Interestingly, in multi-fixation search, fixation durations that occur after the initial saccade response can be shorter than the latency of the initial response (Viviani and Swensson, 1982; McPeek and Keller, 2001; Van Loon et al., 2002). Similarly, brief intersaccadic intervals have been reported in reading and simple saccade tasks (for review, see Bahill et al., 1975; Rayner, 1998). Short intersaccadic intervals are characteristic of preplanned sequences (Becker and Jürgens, 1979; Zingale and Kowler, 1987) and thought to reflect concurrent saccade processing. Indeed, information about a search target may be acquired at least one fixation ahead. The second saccade of a sequence is influenced by visual information available before the first saccade (Caspi et al., 2004). Observers can identify a search target at least one fixation in advance (Kotowicz et al., 2010), and planning can occur for sequences of up to three saccades (De Vries et al., 2013). Moreover, visual discrimination is enhanced at the locations of future saccade targets before the first saccade (Godijn and Theeuwes, 2003; Baldauf and Deubel, 2008; Gersch et al., 2009), suggesting that visual attention can be allocated in parallel more than one fixation ahead.

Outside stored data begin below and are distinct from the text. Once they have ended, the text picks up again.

Background: an optimization exercise with open tools, aiming at small area and a short achievable clock period. Do not read the settings as production practice. Only simulation tests tie the RTL to the original design; equivalence was not proved.

==> inputs of harbor <==
## ooo_engine
module ooo_engine (
    input  logic         clk,
    input  logic         rst,
    input  logic [1:0]   tr_cnt,
    input  logic [3:0]   tr_op,
    input  logic [13:0]  tr_dst,
    input  logic [13:0]  tr_src1,
    input  logic [13:0]  tr_src2,
    output logic [1:0]   tr_pop,
    output logic [1:0]   rt_valid,
    output logic [31:0]  rt_seq,
    output logic [3:0]   rt_op,
    output logic [13:0]  rt_dst,
    output logic [13:0]  rt_src1,
    output logic [13:0]  rt_src2,
    output logic [287:0] rt_cyc,
    output logic [287:0] rt_dur,
    output logic         done,
    output logic [15:0]  cycles,
    output logic [15:0]  count
);
clock: 80.0 ns
lec_check: 0
cap_margin: 20
core_margin: 2
core_utilization: 50
cts_buf_list: sky130_fd_sc_hd__clkbuf_4 sky130_fd_sc_hd__clkbuf_8
slew_margin: 20
run.sh (not shown) runs the stock make flow with config.mk's settings and CLKGATE_MAP_FILE= SYNTH_SCRIPT=/design/flow/synth_recipe.tcl, a recipe that flattens the netlist after the stock synthesis.
==> maple (differences from harbor) <==
--- a/flow/design.v
+++ b/flow/design.v
@@ -257,30 +257,17 @@
     end
   end
   logic [1:0] rn_left, nd, de_left;
   assign rn_left = sub2(rn_cnt, nr);
   assign nd      = take2(de_cnt, rn_left);
   assign de_left = sub2(de_cnt, nd);
-  logic take0, take1, td_set;
+  logic td_set;
   logic [1:0] n_pop;
-  always_comb begin
-    take0 = 1'b0; take1 = 1'b0; td_set = 1'b0;
-    if (!trace_done) begin
-      if (de_left != 2'd2) begin
-        if (tr_cnt == 2'd0) td_set = 1'b1;
-        else begin
-          take0 = 1'b1;
-          if (de_left == 2'd0) begin
-            if (tr_cnt == 2'd1) td_set = 1'b1;
-            else take1 = 1'b1;
-          end
-        end
-      end
-    end
-    n_pop = {take1, take0 & ~take1};
-  end
+  assign td_set = ~trace_done & (((de_left != 2'd2) & (tr_cnt == 2'd0)) |
+                                 ((de_left == 2'd0) & (tr_cnt == 2'd1)));
+  assign n_pop = tr_pop;
   logic [1:0]  n_de_cnt, n_rn_cnt, n_rr_cnt;
   logic        n_trace_done, n_done;
   logic [4:0]  n_rob_cnt;
   logic [16:0] seq_inc;
   logic [15:0] alloc;
   assign n_de_cnt = add2(de_left, n_pop);
@@ -334,13 +321,13 @@
         rn_rec[1] <= de_rec[0]; rn_cfe[1] <= de_cfe[0]; rn_crn[1] <= cyc1[4:0]; rn_pr[1] <= de_pr[0];
       end
     end
     if (nd == 2'd1) begin
       de_rec[0] <= de_rec[1]; de_cfe[0] <= de_cfe[1]; de_pr[0] <= de_pr[1];
     end
-    if (take0) begin
+    if (n_pop != 2'd0) begin
       if (de_left == 2'd0) begin
         de_rec[0] <= {tr_op[1:0], tr_dst[6:0], tr_src1[6:0], tr_src2[6:0]};
         de_cfe[0] <= cyc0[4:0]; de_pr[0] <= 1'b0;
         de_rec[1] <= {tr_op[3:2], tr_dst[13:7], tr_src1[13:7], tr_src2[13:7]};
         de_cfe[1] <= cyc0[4:0]; de_pr[1] <= 1'b1;
       end else begin
@@ -438,13 +425,17 @@
       rob_rdy[k] <= rdy1[k] & ~alloc[k];
       rob_wb[k]  <= rob_cmp[k] & ~alloc[k];
       rob_iss[k] <= ((rob_iss[k] & ~rob_cmp[k]) | we_ex[k]) & ~alloc[k];
       rob_cmp[k] <= cmp_next[k];
     end
   end
-  assign tr_pop   = (rst || done) ? 2'd0 : n_pop;
+  logic pop_ok1, pop_ok2;
+  assign pop_ok1 = ~done & ~trace_done & (de_left != 2'd2);
+  assign pop_ok2 = ~done & ~trace_done & (de_left == 2'd0);
+  assign tr_pop[1] = ~rst & pop_ok2 & tr_cnt[1];
+  assign tr_pop[0] = ~rst & pop_ok1 & (pop_ok2 ? (tr_cnt[0] & ~tr_cnt[1]) : (tr_cnt[0] | tr_cnt[1]));
   assign cycles   = cycle;
   assign count    = seq_next;
   assign rt_valid = o_v;
   logic [4:0]  infl;
   logic [15:0] seq0;
   logic [16:0] seq0t, seq1t;
@@ -453,55 +444,85 @@
   assign seq0 = seq0t[15:0];
   assign seq1t = radd(seq0, 16'd0, 1'b1);
   logic [7:0] chi, chm;
   assign chi = cycle[15:8];
   assign chm = 8'(sub8(cycle[15:8], 8'd1));
   logic [1:0][2:0] olat;
-  logic [1:0][5:0] d_is;
+  logic [1:0][5:0] d_is, a_ex, a_rt;
   logic [1:0][3:0] d_di, d_rr;
-  logic [1:0][4:0] d_rn, d_de1;
-  logic [1:0][8:0][7:0] age;
-  logic [1:0][8:0][8:0] sub;
+  logic [1:0][4:0] d_rn, d_de;
+  logic [1:0][8:0][7:0] lo;
+  logic [1:0][8:0]      bw;
+  logic [1:0][8:0]      t_ex, t_is, t_di, t_rr, t_rn, t_de, t_fe, t_wb, t_rt;
+  logic [1:0][16:0]     t_rtd, t_ded;
+  for (genvar r = 0; r < 2; r++) begin : g_lane
+    ooo_engine_rsub8 u_ex (.a(cycle[7:0]),   .b({2'd0, a_ex[r]}), .d(t_ex[r][7:0]), .nb(t_ex[r][8]));
+    ooo_engine_rsub8 u_is (.a(t_ex[r][7:0]), .b({2'd0, d_is[r]}), .d(t_is[r][7:0]), .nb(t_is[r][8]));
+    ooo_engine_rsub8 u_di (.a(t_is[r][7:0]), .b({4'd0, d_di[r]}), .d(t_di[r][7:0]), .nb(t_di[r][8]));
+    ooo_engine_rsub8 u_rr (.a(t_di[r][7:0]), .b({4'd0, d_rr[r]}), .d(t_rr[r][7:0]), .nb(t_rr[r][8]));
+    ooo_engine_rsub8 u_rn (.a(t_rr[r][7:0]), .b({3'd0, d_rn[r]}), .d(t_rn[r][7:0]), .nb(t_rn[r][8]));
+    ooo_engine_rsub8 u_de (.a(t_rn[r][7:0]), .b({3'd0, d_de[r]}), .d(t_de[r][7:0]), .nb(t_de[r][8]));
+    ooo_engine_rsub8 u_fe (.a(t_de[r][7:0]), .b(8'd1),            .d(t_fe[r][7:0]), .nb(t_fe[r][8]));
+    ooo_engine_rsub8 u_rt (.a(cycle[7:0]),   .b({2'd0, a_rt[r]}), .d(t_rt[r][7:0]), .nb(t_rt[r][8]));
+    ooo_engine_rsub8 u_wb (.a(t_rt[r][7:0]), .b(8'd1),            .d(t_wb[r][7:0]), .nb(t_wb[r][8]));
+  end
   always_comb begin
     for (int r = 0; r < 2; r++) begin
-      olat[r]   = latency(o_rec[r][22:21]);
-      d_is[r]   = 6'(sub8({2'd0, o_st[r][30:25]}, {2'd0, o_st[r][24:19]}));
-      d_di[r]   = 4'(sub8({4'd0, o_st[r][22:19]}, {4'd0, o_st[r][18:15]}));
-      d_rr[r]   = 4'(sub8({4'd0, o_st[r][18:15]}, {4'd0, o_st[r][13:10]}));
-      d_rn[r]   = 5'(sub8({3'd0, o_st[r][14:10]}, {3'd0, o_st[r][9:5]}));
-      d_de1[r]  = 5'(sub8({3'd0, o_st[r][9:5]}, {3'd0, o_st[r][4:0]}));
-      age[r][6] = {2'd0, 6'(sub8({2'd0, cycle[5:0]}, {2'd0, o_st[r][30:25]}))};
-      age[r][7] = 8'(sub8(age[r][6], {5'd0, olat[r]}));
-      age[r][8] = 8'(sub8(age[r][7], 8'd1));
-      age[r][5] = add8(age[r][6], {2'd0, d_is[r]});
-      age[r][4] = add8(age[r][5], {4'd0, d_di[r]});
-      age[r][3] = add8(age[r][4], {4'd0, d_rr[r]});
-      age[r][2] = add8(age[r][3], {3'd0, d_rn[r]});
-      age[r][0] = add8(age[r][2], {3'd0, d_de1[r]});
-      age[r][1] = 8'(sub8(age[r][0], 8'd1));
-      for (int s = 0; s < 9; s++) begin
-        sub[r][s] = sub8(cycle[7:0], age[r][s]);
-        sub[r][s][8] = ~sub[r][s][8];
-      end
+      olat[r]  = latency(o_rec[r][22:21]);
+      d_is[r]  = 6'(sub8({2'd0, o_st[r][30:25]}, {2'd0, o_st[r][24:19]}));
+      d_di[r]  = 4'(sub8({4'd0, o_st[r][22:19]}, {4'd0, o_st[r][18:15]}));
+      d_rr[r]  = 4'(sub8({4'd0, o_st[r][18:15]}, {4'd0, o_st[r][13:10]}));
+      d_rn[r]  = 5'(sub8({3'd0, o_st[r][14:10]}, {3'd0, o_st[r][9:5]}));
+      t_ded[r] = radd({11'd0, o_st[r][9:5]}, {11'd0, ~o_st[r][4:0]}, 1'b0);    
+      d_de[r]  = t_ded[r][4:0];
+      a_ex[r]  = 6'(sub8({2'd0, cycle[5:0]}, {2'd0, o_st[r][30:25]}));
+      t_rtd[r] = radd({10'd0, a_ex[r]}, {10'd0, ~{3'd0, olat[r]}}, 1'b0);       
+      a_rt[r]  = t_rtd[r][5:0];
+      lo[r][0] = t_fe[r][7:0]; lo[r][1] = t_de[r][7:0]; lo[r][2] = t_rn[r][7:0];
+      lo[r][3] = t_rr[r][7:0]; lo[r][4] = t_di[r][7:0]; lo[r][5] = t_is[r][7:0];
+      lo[r][6] = t_ex[r][7:0]; lo[r][7] = t_wb[r][7:0]; lo[r][8] = t_rt[r][7:0];
+      bw[r][8] = ~t_rt[r][8];
+      bw[r][7] = bw[r][8] | ~t_wb[r][8];
+      bw[r][6] = ~t_ex[r][8];
+      bw[r][5] = bw[r][6] | ~t_is[r][8];
+      bw[r][4] = bw[r][5] | ~t_di[r][8];
+      bw[r][3] = bw[r][4] | ~t_rr[r][8];
+      bw[r][2] = bw[r][3] | ~t_rn[r][8];
+      bw[r][1] = bw[r][2] | ~t_de[r][8];
+      bw[r][0] = bw[r][1] | ~t_fe[r][8];
     end
   end
   always_comb begin
     for (int r = 0; r < 2; r++) begin
       rt_seq[16*r +: 16] = (r == 0) ? seq0 : seq1t[15:0];
       rt_op[2*r +: 2]    = o_rec[r][22:21];
       rt_dst[7*r +: 7]   = o_rec[r][20:14];
       rt_src1[7*r +: 7]  = o_rec[r][13:7];
       rt_src2[7*r +: 7]  = o_rec[r][6:0];
       for (int s = 0; s < 9; s++)
-        rt_cyc[144*r + 16*s +: 16] = {sub[r][s][8] ? chm : chi, sub[r][s][7:0]};
+        rt_cyc[144*r + 16*s +: 16] = {bw[r][s] ? chm : chi, lo[r][s]};
       rt_dur[144*r +   0 +: 16] = 16'd1;
-      rt_dur[144*r +  16 +: 16] = {11'd0, 5'(sub8({3'd0, d_de1[r]}, 8'd1))};
+      rt_dur[144*r +  16 +: 16] = {11'd0, d_de[r]};
       rt_dur[144*r +  32 +: 16] = {11'd0, d_rn[r]};
       rt_dur[144*r +  48 +: 16] = {12'd0, d_rr[r]};
       rt_dur[144*r +  64 +: 16] = {12'd0, d_di[r]};
       rt_dur[144*r +  80 +: 16] = {10'd0, d_is[r]};
       rt_dur[144*r +  96 +: 16] = {13'd0, olat[r]};
       rt_dur[144*r + 112 +: 16] = 16'd1;
-      rt_dur[144*r + 128 +: 16] = {8'd0, age[r][8]};
+      rt_dur[144*r + 128 +: 16] = {10'd0, a_rt[r]};
     end
   end
 endmodule
+module ooo_engine_rsub8 (
+    input  logic [7:0] a,
+    input  logic [7:0] b,
+    output logic [7:0] d,
+    output logic       nb
+);
+  logic [8:0] c;
+  assign c[0] = 1'b1;
+  for (genvar i = 0; i < 8; i++) begin : g_bit
+    assign d[i]   = a[i] ^ ~b[i] ^ c[i];
+    assign c[i+1] = (a[i] & ~b[i]) | (c[i] & (a[i] ^ ~b[i]));
+  end
+  assign nb = c[8];
+endmodule
==> flow/flow/run.sh (new file) <==
#!/bin/bash
# Standard ORFS layout (the standard.sh) with two changes: the port
# buffers are the smallest buffer, and repair_timing is asked for a setup
# margin that makes it work on the input-to-output paths. make's full output
# goes to flow_make.log here; each ORFS step also keeps its own log under
# orfs/logs.
set -euo pipefail
bash standard.sh finish \
  "BUFFER_PORTS_ARGS=-buffer_cell sky130_fd_sc_hd__buf_1" \
  SETUP_SLACK_MARGIN=50 > flow_make.log 2>&1
==> flow/standard.sh (new file) <==
#!/bin/bash
# synth_recipe.tcl (not shown) runs the flow's synth.tcl, then flattens the netlist and writes it again
# the make line also repeats each setting of config.mk as NAME=value (left out here)
make -C /OpenROAD-flow-scripts/flow DESIGN_CONFIG=/design/flow/config.mk WORK_HOME=/design/flow/orfs CLKGATE_MAP_FILE= SYNTH_SCRIPT=/design/flow/synth_recipe.tcl "${@:-finish}"
==> flow/config.mk (replaced) <==
export PLATFORM = sky130hd
export DESIGN_NAME = ooo_engine
export DESIGN_NICKNAME = ooo_engine
export VERILOG_FILES = /design/flow/design.v
export SDC_FILE = /design/flow/constraint.sdc
export NUM_CORES = 8
export LEC_CHECK = 0
export CAP_MARGIN = 20
export CORE_MARGIN = 2
export CORE_UTILIZATION = 50
export CTS_CLUSTER_DIAMETER = 100
export CTS_CLUSTER_SIZE = 25
export SLEW_MARGIN = 20
removed: flow/run.sh
==> run notes <==
quantity	harbor	maple
Yosys top cell area share	36.5%	37.4%
CP max-delay cell	sky130_fd_sc_hd__clkdlybuf4s50_1	sky130_fd_sc_hd__nor3_4
Number of detailed-route iterations in the first pass	8	9
Starting DRT DRC Count	7871	6812
Share of cells above drive strength 1	12.3%	8.71%
Share of synthesized cell area in full adder, half adder and majority cells	8.02%	5.68%
Sequential share of the synthesized area	46.8%	48.0%
DRT Wirelength	340 mm	295 mm
Outcome	timing/DRC/antenna clean	timing/DRC/antenna clean
Parity-gate share of the synthesized area counting xor and xnor cells	6.48%	6.60%
Routed len/inst	32.5 um	29.5 um
Area after DPL	0.0901 mm^2	0.0846 mm^2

Because saccade target selection is thought to rest on the allocation of visual attention, the process of selecting the next saccade target could begin before the current saccade target is acquired. We tested this hypothesis by recording the activity of SC visuo-movement neurons while monkeys searched for a target defined by a unique conjunction of features.
Materials and Methods
Data were collected from four female rhesus monkeys (Macaca mulatta, 5–6.5 kg, 6–10 years old) cared for under experimental protocols approved by the Queen's University Animal Care Committee and in accordance with the Canadian Council on Animal Care guidelines. During the postsurgical recovery period, animals received both antibiotics and analgesic medications. Monkeys were then trained with operant conditioning and positive reinforcement to perform fixation and saccade tasks for a liquid reward until satiation. The surgical procedure, stimulus presentation, data acquisition, and data analyses have been described previously (Shen and Paré, 2006, 2007).
Behavioral paradigms
Grid conjunction search task.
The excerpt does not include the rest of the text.